■ What you need to do ■
Look for "btnC" in the records and copy every line that has it.
──────── Input data ────────
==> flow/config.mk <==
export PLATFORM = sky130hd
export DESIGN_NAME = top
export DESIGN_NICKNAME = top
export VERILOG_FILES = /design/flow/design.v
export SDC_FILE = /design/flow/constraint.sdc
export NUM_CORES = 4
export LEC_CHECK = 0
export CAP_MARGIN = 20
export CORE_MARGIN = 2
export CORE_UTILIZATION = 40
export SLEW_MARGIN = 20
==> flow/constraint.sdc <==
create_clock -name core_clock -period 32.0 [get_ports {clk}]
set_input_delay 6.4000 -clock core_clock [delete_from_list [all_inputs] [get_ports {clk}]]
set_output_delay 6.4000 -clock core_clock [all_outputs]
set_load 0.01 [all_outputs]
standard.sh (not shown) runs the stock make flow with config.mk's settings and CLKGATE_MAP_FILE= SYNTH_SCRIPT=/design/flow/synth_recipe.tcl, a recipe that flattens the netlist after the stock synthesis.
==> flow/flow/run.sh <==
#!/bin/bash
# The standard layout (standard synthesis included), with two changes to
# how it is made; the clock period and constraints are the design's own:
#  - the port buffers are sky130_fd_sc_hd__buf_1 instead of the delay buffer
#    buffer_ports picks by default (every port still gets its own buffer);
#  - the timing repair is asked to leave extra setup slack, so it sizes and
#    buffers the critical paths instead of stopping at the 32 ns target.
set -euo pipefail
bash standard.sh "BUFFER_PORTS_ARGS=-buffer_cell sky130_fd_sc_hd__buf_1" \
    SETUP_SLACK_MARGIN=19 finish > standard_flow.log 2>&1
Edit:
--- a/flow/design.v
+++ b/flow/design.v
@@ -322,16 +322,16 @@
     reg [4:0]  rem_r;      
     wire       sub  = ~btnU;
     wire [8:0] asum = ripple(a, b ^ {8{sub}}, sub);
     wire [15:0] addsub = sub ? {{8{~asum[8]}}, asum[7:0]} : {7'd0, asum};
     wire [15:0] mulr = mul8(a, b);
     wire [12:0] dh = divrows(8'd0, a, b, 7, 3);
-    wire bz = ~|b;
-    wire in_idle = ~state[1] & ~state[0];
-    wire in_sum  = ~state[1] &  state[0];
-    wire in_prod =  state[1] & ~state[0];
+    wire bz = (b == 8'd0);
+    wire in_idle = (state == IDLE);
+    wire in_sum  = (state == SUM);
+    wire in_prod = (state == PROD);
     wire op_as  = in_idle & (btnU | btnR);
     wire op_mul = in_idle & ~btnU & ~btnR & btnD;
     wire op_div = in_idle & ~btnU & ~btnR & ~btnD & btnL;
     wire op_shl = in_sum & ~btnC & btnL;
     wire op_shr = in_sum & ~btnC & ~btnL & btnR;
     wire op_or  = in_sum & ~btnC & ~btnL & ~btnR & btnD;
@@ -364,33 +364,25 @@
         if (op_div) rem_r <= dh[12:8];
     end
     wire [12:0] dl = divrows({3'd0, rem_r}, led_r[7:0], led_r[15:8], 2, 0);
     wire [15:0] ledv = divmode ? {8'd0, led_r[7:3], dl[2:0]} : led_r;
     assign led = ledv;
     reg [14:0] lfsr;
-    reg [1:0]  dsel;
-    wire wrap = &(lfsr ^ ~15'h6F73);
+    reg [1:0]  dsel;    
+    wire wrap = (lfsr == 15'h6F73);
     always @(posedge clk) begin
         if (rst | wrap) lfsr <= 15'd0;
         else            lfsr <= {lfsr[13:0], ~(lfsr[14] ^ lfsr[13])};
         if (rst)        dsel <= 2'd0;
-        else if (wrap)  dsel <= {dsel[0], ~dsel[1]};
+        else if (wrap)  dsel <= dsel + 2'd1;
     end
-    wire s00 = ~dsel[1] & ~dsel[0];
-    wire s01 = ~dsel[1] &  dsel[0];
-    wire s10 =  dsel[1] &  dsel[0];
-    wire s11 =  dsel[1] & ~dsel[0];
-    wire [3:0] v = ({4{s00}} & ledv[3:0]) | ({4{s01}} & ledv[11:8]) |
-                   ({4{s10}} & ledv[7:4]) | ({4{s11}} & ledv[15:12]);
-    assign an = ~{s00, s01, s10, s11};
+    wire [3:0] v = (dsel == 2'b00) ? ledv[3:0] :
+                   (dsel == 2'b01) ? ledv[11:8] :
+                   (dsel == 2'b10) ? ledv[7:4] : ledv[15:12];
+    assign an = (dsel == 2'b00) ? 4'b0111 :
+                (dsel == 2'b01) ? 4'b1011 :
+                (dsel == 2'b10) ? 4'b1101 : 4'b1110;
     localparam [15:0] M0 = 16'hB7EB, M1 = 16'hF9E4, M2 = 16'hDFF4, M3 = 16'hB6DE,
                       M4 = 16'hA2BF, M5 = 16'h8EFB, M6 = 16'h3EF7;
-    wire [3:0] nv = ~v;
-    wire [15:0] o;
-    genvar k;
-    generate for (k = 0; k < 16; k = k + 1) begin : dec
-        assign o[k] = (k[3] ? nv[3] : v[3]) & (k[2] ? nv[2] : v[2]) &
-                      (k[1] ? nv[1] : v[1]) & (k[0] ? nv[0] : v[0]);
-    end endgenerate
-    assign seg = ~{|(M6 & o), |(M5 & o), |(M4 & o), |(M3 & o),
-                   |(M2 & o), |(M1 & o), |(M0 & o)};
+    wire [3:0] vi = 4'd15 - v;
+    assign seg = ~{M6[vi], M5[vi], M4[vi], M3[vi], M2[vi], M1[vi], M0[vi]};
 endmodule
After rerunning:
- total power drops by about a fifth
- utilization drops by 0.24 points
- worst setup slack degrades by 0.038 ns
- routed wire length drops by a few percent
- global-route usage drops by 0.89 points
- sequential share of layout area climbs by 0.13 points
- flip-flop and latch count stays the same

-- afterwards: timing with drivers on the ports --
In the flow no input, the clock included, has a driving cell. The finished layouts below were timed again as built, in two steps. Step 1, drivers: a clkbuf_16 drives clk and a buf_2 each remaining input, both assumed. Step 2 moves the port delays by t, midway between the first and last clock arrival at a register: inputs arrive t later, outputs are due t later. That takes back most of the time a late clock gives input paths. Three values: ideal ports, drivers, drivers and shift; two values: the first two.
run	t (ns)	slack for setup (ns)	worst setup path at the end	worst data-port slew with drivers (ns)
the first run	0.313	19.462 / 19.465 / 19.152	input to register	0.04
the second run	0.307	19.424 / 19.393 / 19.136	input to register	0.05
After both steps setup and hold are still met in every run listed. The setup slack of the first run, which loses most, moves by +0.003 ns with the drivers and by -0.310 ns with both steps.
Background: an optimization exercise with open tools, aiming at small area, a short achievable clock period and few clock cycles. Do not read the settings as production practice.
Where RTL was checked, it was by simulation tests only, not by an equivalence proof against the original.

==> flow/design.v (excerpt) <==
module stack_machine (
    clk,
    rst,
    start,
    ready,
    x_input,
    y_output,
    skip_pixel,
    output_queue_index,
    output_queue_get,
    output_queue_length,
    output_queue_data_out,
    output_queue_ready
);
Size: about 4300 cells after synthesis, ~340 flip-flops.
make LEC_CHECK=0 CAP_MARGIN=20 CORE_MARGIN=2 CORE_UTILIZATION=40 SETUP_SLACK_MARGIN=1.25 SLEW_MARGIN=20 finish   # period 7.0 ns
run.sh (not shown) runs the stock make flow with config.mk's settings and CLKGATE_MAP_FILE= SYNTH_SCRIPT=/design/flow/synth_recipe.tcl, a recipe that flattens the netlist after the stock synthesis.
Testbench counts at the start, summed over its fixed seeds: cycles 45,597.
==> next run, changes <==
Settings changed: SETUP_SLACK_MARGIN 1.25 to 1.5.
Global-route usage rises by 0.49 points.
Via count rises by about 1.6%.
Setup slack gains 0.081 ns.
Synthesized area does not change.
==> next run, changes <==
==> flow/flow/run.sh (new file) <==
#!/bin/bash
# The standard layout (standard.sh: ORFS from the standard synthesis to the
# routed design), with one change: the port buffers that ORFS's global
# placement inserts (buffer_ports) are sky130_fd_sc_hd__buf_4 cells instead of
# the clkdlybuf4s50_1 delay cells it picks by default. Every input and output
# port still gets its own buffer. The make output goes to standard_sh.log; ORFS
# keeps each step's log under orfs/logs/.
set -euo pipefail
export BUFFER_PORTS_ARGS="-buffer_cell sky130_fd_sc_hd__buf_4"
bash standard.sh > standard_sh.log 2>&1
==> flow/standard.sh (new file) <==
#!/bin/bash
# synth_recipe.tcl (not shown) runs the flow's synth.tcl, then flattens the netlist and writes it again
# the make line also repeats each setting of config.mk as NAME=value (left out here)
make -C /OpenROAD-flow-scripts/flow DESIGN_CONFIG=/design/flow/config.mk WORK_HOME=/design/flow/orfs CLKGATE_MAP_FILE= SYNTH_SCRIPT=/design/flow/synth_recipe.tcl "${@:-finish}"
removed: flow/run.sh
After rerunning: Wire length is lower by 0.31%; setup slack is better by 0.012 ns.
────────
■ Expected answer ■
     wire op_shl = in_sum & ~btnC & btnL;
     wire op_shr = in_sum & ~btnC & ~btnL & btnR;
     wire op_or  = in_sum & ~btnC & ~btnL & ~btnR & btnD;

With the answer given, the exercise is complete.